I actually suggested the option of making this a sysctl when I initially
emailed phk/jkh for approval to make this change, but this didn't seem to
spark any interest.  The general principle of jail is that of least
privilege, giving ``root'' in a jail only the very minimum capabilities
necessary for things to still run in the jail.  This least-privilege
approach seems about the only way to sanely handle a feature-set like jail
in a complex and changing environment such as FreeBSD.

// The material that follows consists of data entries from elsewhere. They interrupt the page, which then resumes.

--- src/logic/edge_job_pkg.sv ---
////////////////////////////////////////////////////////////////////////////
// widths, cacheline geometry and queue depths for the edge fetch path
// read command and edge job records
// planner state encoding
////////////////////////////////////////////////////////////////////////////

package edge_job_pkg;

	// byte addressing and edge entries
	localparam int addr_bits   = 64;
	localparam int edge_bits   = 32;
	localparam int edge_bytes  = 4;
	localparam int count_bits  = 32;
	localparam int vertex_bits = 32;

	// cacheline geometry, slot 0 is the least significant word
	localparam int line_bytes    = 64;
	localparam int line_bits     = line_bytes * 8;
	localparam int line_edges    = line_bytes / edge_bytes;
	localparam int slot_bits     = $clog2(line_edges);
	localparam int line_off_bits = $clog2(line_bytes);
	localparam int edge_off_bits = $clog2(edge_bytes);

	// queue depths
	localparam int cmd_fifo_depth  = 16;
	localparam int edge_fifo_depth = 32;
	localparam int edge_room_bits  = $clog2(edge_fifo_depth + 1);

	// one line read, address is line aligned
	typedef struct packed {
		logic [addr_bits-1:0] address;
		logic [slot_bits:0]   edge_count;
		logic [slot_bits-1:0] line_offset;
	} read_cmd_t;

	// edge job handed to the consumer
	typedef struct packed {
		logic [count_bits-1:0]  id;
		logic [vertex_bits-1:0] src;
		logic [edge_bits-1:0]   dest;
	} edge_job_t;

	typedef enum logic [1:0] {
		plan_idle,
		plan_check,
		plan_wait
	} planner_state_t;

endpackage

--- src/logic/edge_read_planner.sv ---
////////////////////////////////////////////////////////////////////////////
// vertex acceptance and slice bookkeeping
// one cacheline read command per line touched by the vertex's edges
////////////////////////////////////////////////////////////////////////////

`timescale 1ns/1ps

module edge_read_planner
	import edge_job_pkg::*;
(
	input  logic                      clock,
	input  logic                      rstn,
	input  logic                      vertex_valid,
	input  logic [vertex_bits-1:0]    vertex_id,
	input  logic [count_bits-1:0]     vertex_edge_index,
	input  logic [count_bits-1:0]     vertex_degree,
	input  logic [addr_bits-1:0]      edge_array_base,
	input  logic                      cmd_fifo_empty,
	input  logic [edge_room_bits-1:0] edge_fifo_room,
	input  logic                      line_done,
	output logic                      vertex_ready,
	output logic                      cmd_push,
	output read_cmd_t                 cmd_data,
	output logic [vertex_bits-1:0]    cur_vertex_id,
	output logic                      vertex_start
);

	planner_state_t          state;
	logic [count_bits-1:0]   remaining;
	logic [addr_bits-1:0]    byte_offset;
	logic [addr_bits-1:0]    aligned;
	logic [slot_bits-1:0]    first_slot;
	logic [slot_bits:0]      line_room;
	logic [slot_bits:0]      take;
	logic                    issue;

	assign vertex_ready = (state == plan_idle);
	assign vertex_start = vertex_valid && vertex_ready;

	////////////////////////////////////////////////////////////////////////////
	// alignment and remainder of the current offset
	////////////////////////////////////////////////////////////////////////////

	assign aligned    = byte_offset & ~addr_bits'(line_bytes - 1);
	assign first_slot = byte_offset[line_off_bits-1:edge_off_bits];
	assign line_room  = (slot_bits+1)'(line_edges) - {1'b0, first_slot};

	// entries taken from this line
	assign take = (remaining < count_bits'(line_room)) ? remaining[slot_bits:0] : line_room;

	// empty command queue and room for a whole line of edges
	assign issue = (state == plan_check) && (remaining != '0) && cmd_fifo_empty &&
		(edge_fifo_room >= edge_room_bits'(line_edges));

	////////////////////////////////////////////////////////////////////////////
	// control FSM
	////////////////////////////////////////////////////////////////////////////

	always_ff @(posedge clock or negedge rstn) begin
		if (!rstn) begin
			state     <= plan_idle;
			remaining <= '0;
			cmd_push  <= 1'b0;
		end else begin
			cmd_push <= issue;
			case (state)
				plan_idle: begin
					if (vertex_start) begin
						remaining <= vertex_degree;
						state     <= plan_check;
					end
				end
				plan_check: begin
					// degree zero ends here without a read
					if (remaining == '0) begin
						state <= plan_idle;
					end else if (issue) begin
						remaining <= remaining - count_bits'(take);
						state     <= plan_wait;
					end
				end
				plan_wait: begin
					// one read in flight, next line only after this one is unpacked
					if (line_done)
						state <= (remaining == '0) ? plan_idle : plan_check;
				end
				default: begin
					state <= plan_idle;
				end
			endcase
		end
	end

	// vertex latch, offset walk and command word
	always_ff @(posedge clock) begin
		if (vertex_start) begin
			cur_vertex_id <= vertex_id;
			byte_offset   <= addr_bits'(vertex_edge_index) << edge_off_bits;
		end
		if (issue) begin
			cmd_data.address     <= edge_array_base + aligned;
			cmd_data.edge_count  <= take;
			cmd_data.line_offset <= first_slot;
			// next read starts on the following line boundary
			byte_offset          <= aligned + addr_bits'(line_bytes);
		end
	end

endmodule

--- config.mk ---
export PLATFORM = sky130hd
export DESIGN_NAME = edge_read_planner
export DESIGN_NICKNAME = d
export VERILOG_FILES = /design/src/logic/edge_job_pkg.sv /design/src/logic/edge_read_planner.sv
export SDC_FILE = /design/constraint.sdc
export NUM_CORES = 1
export LEC_CHECK = 0
export BUFFER_PORTS_ARGS = -buffer_cell sky130_fd_sc_hd__buf_4
export CAP_MARGIN = 10
export CORE_UTILIZATION = 35
export CTS_CLUSTER_DIAMETER = 200
export CTS_CLUSTER_SIZE = 30
export DETAILED_ROUTE_END_ITERATION = 10
export SETUP_SLACK_MARGIN = 0.5
export SYNTH_ARGS = -nofsm -noshare
export SYNTH_HDL_FRONTEND = slang
export SYNTH_SLANG_ARGS = --single-unit
--- constraint.sdc ---
create_clock -name clock -period 7.1 [get_ports clock]
set_clock_uncertainty 0.05 [all_clocks]
set_input_delay 1.065 -clock clock [delete_from_list [all_inputs] [get_ports clock]]
set_output_delay 1.065 -clock clock [all_outputs]
set_load 0.02 [all_outputs]
--- src/logic/sync_fifo.sv ---
////////////////////////////////////////////////////////////////////////////
// synchronous FIFO, circular buffer with registered pop output
// payload given as a type parameter
////////////////////////////////////////////////////////////////////////////

`timescale 1ns/1ps

module sync_fifo #(
	parameter type payload_t = logic [7:0],
	parameter int  depth     = 16
) (
	input  logic                         clock,
	input  logic                         rstn,
	input  logic                         push,
	input  payload_t                     push_data,
	input  logic                         pop,
	output logic                         pop_valid,
	output payload_t                     pop_data,
	output logic                         empty,
	output logic [$clog2(depth+1)-1:0]   free_count
);

	payload_t                     mem [depth];
	logic [$clog2(depth)-1:0]     wr_ptr;
	logic [$clog2(depth)-1:0]     rd_ptr;
	logic [$clog2(depth+1)-1:0]   count;
	logic                         push_ok;
	logic                         pop_ok;

	// pops on an empty queue are dropped
	assign push_ok    = push && (count != ($clog2(depth+1))'(depth));
	assign pop_ok     = pop && !empty;
	assign empty      = (count == '0);
	assign free_count = ($clog2(depth+1))'(depth) - count;

	always_ff @(posedge clock or negedge rstn) begin
		if (!rstn) begin
			wr_ptr    <= '0;
			rd_ptr    <= '0;
			count     <= '0;
			pop_valid <= 1'b0;
		end else begin
			pop_valid <= pop_ok;
			if (push_ok)
				wr_ptr <= wr_ptr + 1'b1;
			if (pop_ok)
				rd_ptr <= rd_ptr + 1'b1;
			if (push_ok && !pop_ok)
				count <= count + 1'b1;
			else if (pop_ok && !push_ok)
				count <= count - 1'b1;
		end
	end

	// storage and output word
	always_ff @(posedge clock) begin
		if (push_ok)
			mem[wr_ptr] <= push_data;
		if (pop_ok)
			pop_data <= mem[rd_ptr];
	end

endmodule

From the perspective of giving the host environment control of the
contents of a jail, limiting the use of file flags makes sense, as it
prevents the contents of a jail from limiting the ability of host
administrators to reach into the jail.  It also allows administrators to
make use of schg (and others) to limit how the jail environment can make
changes to its filespace--for example, using schg, the host administrator
can prevent consumers of the jail from making changes to certain files,
etc.  In the absence of flexible namespace management (functional unionfs,
loopbackfs), schg and friends also make it safer for administrators to
reduce the disk load of jails by hard-linking common files between jails. 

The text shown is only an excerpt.